The article barely touched on critical considerations such as total cost of ownership, ethical considerations, or even an analysis of the respective value propositions. Sure they hinted at these concepts but never delivered any significant analysis.

In fairness to the author, perhaps we have just become too numb to the idea of technology replacing human labor. However, with the holidays in our sights, I’d like to provide an editorial to the WSJ article and stop for a second to consider the human implications of robotic systems replacing warehouse jobs.

Between off-shore labor and technology, our economy is facing unprecedented job stresses, from which we currently find ourselves is a terrible recession.  At some point, I think we have to ask ourselves, “Where are jobs going to come from?”

The most common response to this line of debate is that in a “free economy” innovation prevails, creating new industries and generating new jobs.  While I recognize some degree of truth to the statement, I feel it is also intellectually dishonest and/or naïve.
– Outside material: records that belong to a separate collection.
**config.mk**
```make
export PLATFORM = sky130hd
export DESIGN_NAME = button_reader
export DESIGN_NICKNAME = d
export VERILOG_FILES = /design/src/rtl/button_reader.sv
export SDC_FILE = /design/constraint.sdc
export NUM_CORES = 1
export LEC_CHECK = 0
export CAP_MARGIN = 20
export CORE_ASPECT_RATIO = 0.6
export CORE_MARGIN = 3
export CORE_UTILIZATION = 35
export CTS_CLUSTER_SIZE = 30
export DETAILED_ROUTE_END_ITERATION = 7
export HOLD_SLACK_MARGIN = 0.15
export PLACE_DENSITY = 0.6
export SYNTH_ARGS = -nofsm -noshare
export SYNTH_HDL_FRONTEND = slang
export SYNTH_SLANG_ARGS = --single-unit
```
**constraint.sdc**
```tcl
create_clock -name CLK -period 4.2 [get_ports CLK]
set_input_delay 0.63 -clock CLK [delete_from_list [all_inputs] [get_ports CLK]]
set_output_delay 0.63 -clock CLK [all_outputs]
set_load 0.02 [all_outputs]
```
**src/rtl/button_reader.sv**
```systemverilog
// -----------------------------------------------------------------------------
// button_reader
//   Samples one raw, asynchronous, bouncing push-button pin and turns it into
//   clean, registered events for the rest of the board.
//
//   Ports
//     CLK      in   system clock, all logic on the rising edge
//     RST      in   synchronous, active-high reset
//     BTN      in   raw button pin (asynchronous, may bounce)
//     PRESSED  out  debounced level, 1 = button held
//     PRESS    out  one-cycle strobe on each accepted press
//     RELEASE  out  one-cycle strobe on each accepted release
//     LEDR     out  toggles on every accepted press (drives the red LED)
//     COUNT    out  accepted presses modulo 2^CNT_W
//
//   Timing: once the pin settles, the outputs change DEBOUNCE_CYCLES + 3
//   rising edges after the first edge that samples the new pin level.
// -----------------------------------------------------------------------------
module button_reader #(
    parameter int DEBOUNCE_CYCLES = 240000,
    parameter int ACTIVE_LOW      = 1,
    parameter int CNT_W           = 8
) (
    input  logic             CLK,
    input  logic             RST,
    input  logic             BTN,
    output logic             PRESSED,
    output logic             PRESS,
    output logic             RELEASE,
    output logic             LEDR,
    output logic [CNT_W-1:0] COUNT
);

    // Debounce counter only has to hold 0 .. DEBOUNCE_CYCLES-1.
    localparam int             DB_W      = $clog2(DEBOUNCE_CYCLES + 1);
    localparam logic [DB_W-1:0] DB_LAST  = DB_W'(DEBOUNCE_CYCLES - 1);
    // Pin level while the button is not touched.
    localparam logic           IDLE_LVL  = (ACTIVE_LOW != 0) ? 1'b1 : 1'b0;

    typedef enum logic [1:0] {
        ST_UP        = 2'd0,
        ST_WAIT_DOWN = 2'd1,
        ST_DOWN      = 2'd2,
        ST_WAIT_UP   = 2'd3
    } state_t;

    logic             sync1_r;
    logic             sync2_r;
    logic             pressed_raw_s;
    state_t           state_r;
    state_t           state_nxt_s;
    logic [DB_W-1:0]  db_cnt_r;
    logic [DB_W-1:0]  db_cnt_nxt_s;
    logic             level_s;
    logic             pressed_r;
    logic             press_r;
    logic             release_r;
    logic             ledr_r;
    logic [CNT_W-1:0] count_r;

    // Two-flop synchronizer for the asynchronous pin; resets to the idle level
    // so a reset never looks like a press.
    always_ff @(posedge CLK) begin
        if (RST) begin
            sync1_r <= IDLE_LVL;
            sync2_r <= IDLE_LVL;
        end else begin
            sync1_r <= BTN;
            sync2_r <= sync1_r;
        end
    end

    // Normalise polarity: 1 always means "pressed" from here on.
    assign pressed_raw_s = sync2_r ^ IDLE_LVL;

    // Debounce state and qualification counter registers.
    always_ff @(posedge CLK) begin
        if (RST) begin
            state_r  <= ST_UP;
            db_cnt_r <= {DB_W{1'b0}};
        end else begin
            state_r  <= state_nxt_s;
            db_cnt_r <= db_cnt_nxt_s;
        end
    end

    // Next-state logic: a WAIT state must see DEBOUNCE_CYCLES consecutive
    // samples at the new level; any sample at the old level aborts it.
    always_comb begin
        state_nxt_s  = state_r;
        db_cnt_nxt_s = db_cnt_r;
        level_s      = 1'b0;
        case (state_r)
            ST_UP: begin
                level_s = 1'b0;
                if (pressed_raw_s) begin
                    db_cnt_nxt_s = {DB_W{1'b0}};
                    state_nxt_s  = ST_WAIT_DOWN;
                end else begin
                    state_nxt_s  = ST_UP;
                end
            end
            ST_WAIT_DOWN: begin
                level_s = 1'b0;
                if (!pressed_raw_s) begin
                    state_nxt_s  = ST_UP;
                end else if (db_cnt_r == DB_LAST) begin
                    state_nxt_s  = ST_DOWN;
                end else begin
                    db_cnt_nxt_s = db_cnt_r + DB_W'(1);
                end
            end
            ST_DOWN: begin
                level_s = 1'b1;
                if (!pressed_raw_s) begin
                    db_cnt_nxt_s = {DB_W{1'b0}};
                    state_nxt_s  = ST_WAIT_UP;
                end else begin
                    state_nxt_s  = ST_DOWN;
                end
            end
            ST_WAIT_UP: begin
                // Still reported as held until the release qualifies.
                level_s = 1'b1;
                if (pressed_raw_s) begin
                    state_nxt_s  = ST_DOWN;
                end else if (db_cnt_r == DB_LAST) begin
                    state_nxt_s  = ST_UP;
                end else begin
                    db_cnt_nxt_s = db_cnt_r + DB_W'(1);
                end
            end
            default: begin
                level_s      = 1'b0;
                state_nxt_s  = ST_UP;
                db_cnt_nxt_s = {DB_W{1'b0}};
            end
        endcase
    end

    // Registered outputs: strobes come from comparing the new level with the
    // registered one, so they line up with the first cycle PRESSED changes.
    always_ff @(posedge CLK) begin
        if (RST) begin
            pressed_r <= 1'b0;
            press_r   <= 1'b0;
            release_r <= 1'b0;
            ledr_r    <= 1'b0;
            count_r   <= {CNT_W{1'b0}};
        end else begin
            pressed_r <= level_s;
            press_r   <= level_s & ~pressed_r;
            release_r <= ~level_s & pressed_r;
            if (level_s & ~pressed_r) begin
                ledr_r  <= ~ledr_r;
                count_r <= count_r + CNT_W'(1);
            end else begin
                ledr_r  <= ledr_r;
                count_r <= count_r;
            end
        end
    end

    assign PRESSED = pressed_r;
    assign PRESS   = press_r;
    assign RELEASE = release_r;
    assign LEDR    = ledr_r;
    assign COUNT   = count_r;

endmodule

```
==> impl_results.md, run 1 <==
* Area share of the largest cell type after synthesis at 42.60%
* Seq/Total Area, Yosys at 42.60%
* CP Capture Type: register
* NumNets Final at 202
* Finished Cell Area at 1893 um2
* Commonest non-fill, non-tap cell in the layout: dfxtp_1
* CTS buffer count at 5
* Pwr/cell area at 329.1 nW/um2
* Slew @ Worst Pin at 0.7070 ns
* Register area at 680.7 um2
* Routed WL at 3432 um
* P_leak at 0.6297 nW
* Via density at 4.996
* Antenna violations before repair at 0
* Flops & latches, synth at 34
* Multi-input gate area at 849.6 um2
* Most frequent cells in the layout: 34 x dfxtp_1, 24 x nor2_1, 16 x nand2_1
* Top cells by area, synth: dfxtp_1 43%, nor2_1 5.6%, xor2_1 4.9%, nand2_1 3.8%, nand4_1 2.7%
* Final min period at 2.285 ns
* Layout cells sized above 1 at 9.596%
* Clock transition at the registers of the reported paths at 0.07 ns
* Initial Utilization at 37.54%
* Post-CTS resize count at 0
* Max-cap violations at 0
* H-tree levels at 2
* Worst-path maximum fanout at 11
* Iteration-0 DRC Markers at 57
* Gr ovfl total at 0
* Clk buf depth at 2
* Tcrit/Tclk final at 54.41%
* Row count at 18
* DRT antenna net count at 0
* Global-route wire length before repair at 5720 um
* Die H at 58.34 um
* Worst hold slack at 0.4143 ns
* CTS tree: yes
* Wire per inst at 13.30 um
* Critical-path top delay cell: or4_4
* GR Util All Layers at 13.90%
* Cell Area, Synth at 1598 um2
* Power, Total at 0.6230 mW
* Crit start category: register
* Clk_skew at 0.003814 ns
* Core ar. at 4257 um2
* Post-synth net total at 189
* # IOs at 15
* GP Congestion at 0.8577
* Peak supply drop at 0.1616 mV
* Synthesized area per cell at 8.684 um2
* Largest net degree at the start of global routing at 22
* Vias after detailed routing at 1289
* Slowest cell delay on critical path at 0.55 ns
* Clock root cell: clkbuf_8
* Fin. max-slew vios at 0
* Post-CTS Setup Bufs at 0
* Cell Area, Placed at 1783 um2
* Critical path class: reg2reg
* Sum Neg Setup Slack at 0 ns
* DRT Pass-1 Iters at 4
* RSZ-0062 raised after global routing: no
* Hold Buf Count CTS at 0
* N_diodes at 0
* Distinct cells, synth at 42
* Hold Crit Class: reg2reg
* Die W at 93.23 um
* Fmax at 437.6 MHz
* Critical Path AT at 2.46 ns
* Later-pin clock latency in the skew report at 0.28 ns
* Final HPWL DP at 2433 um
* Final Hold Fails at 0
* Synthesis-to-layout area growth at 18.48%
* Leading area contributor after synthesis: dfxtp_1
* DRC at 0
* # clock sinks at 34
* Worst path cell trace: or3_1 -> or4_4 -> o21a_1 -> nand4_1 -> mux2_2
* Endpoints failing setup at 0
* Slew margin rel. at 52.72%
* Port buffer count at 14
* Synthesis Warnings at 0
* Number of global-route vias before repair at 1130
* Status: finished clean
* # fillers at 400
* CP required at 4.38 ns
* Die Footprint at 5438 um2
* Layout Utilization at 44.47%
* Mapped Cells at 184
This line of reasoning is predicated on an old world “trickle-down” economy.  Certainly, some new jobs are created. However, it is definitely not one-to-one for two elemental reasons: 1) modern technology requires a smaller workforce than in the past, and 2) off-shore outsourcing breaks the “trickle-down” model, or at least mitigates it to a significant degree (depending upon the industry).  So, how do we fill the void? What do we do?

This is our generation’s greatest conundrum.  While I don’t have the answer, I do believe that the process starts by taking some more time to consider the longer-term implications of replacing human labor with technology (and off-shore outsourcing for that matter). Am I suggesting that we don’t do this – absolutely not.  I am saying that we need to take a broader economic perspective and do a better job of understanding the true “total cost of ownership” to the overall economy.  Unfortunately, I fear it may be too late; the damage may be irreversible.

This is just my opinion. I’d love to hear what you have to say on the topic.

Tags: , , , ,

Category: Education, General Strategy, Technology Strategy

About Marc LeShay: I am a strategic consultant helping people find clarity in chaos View author profile.

Comments are closed.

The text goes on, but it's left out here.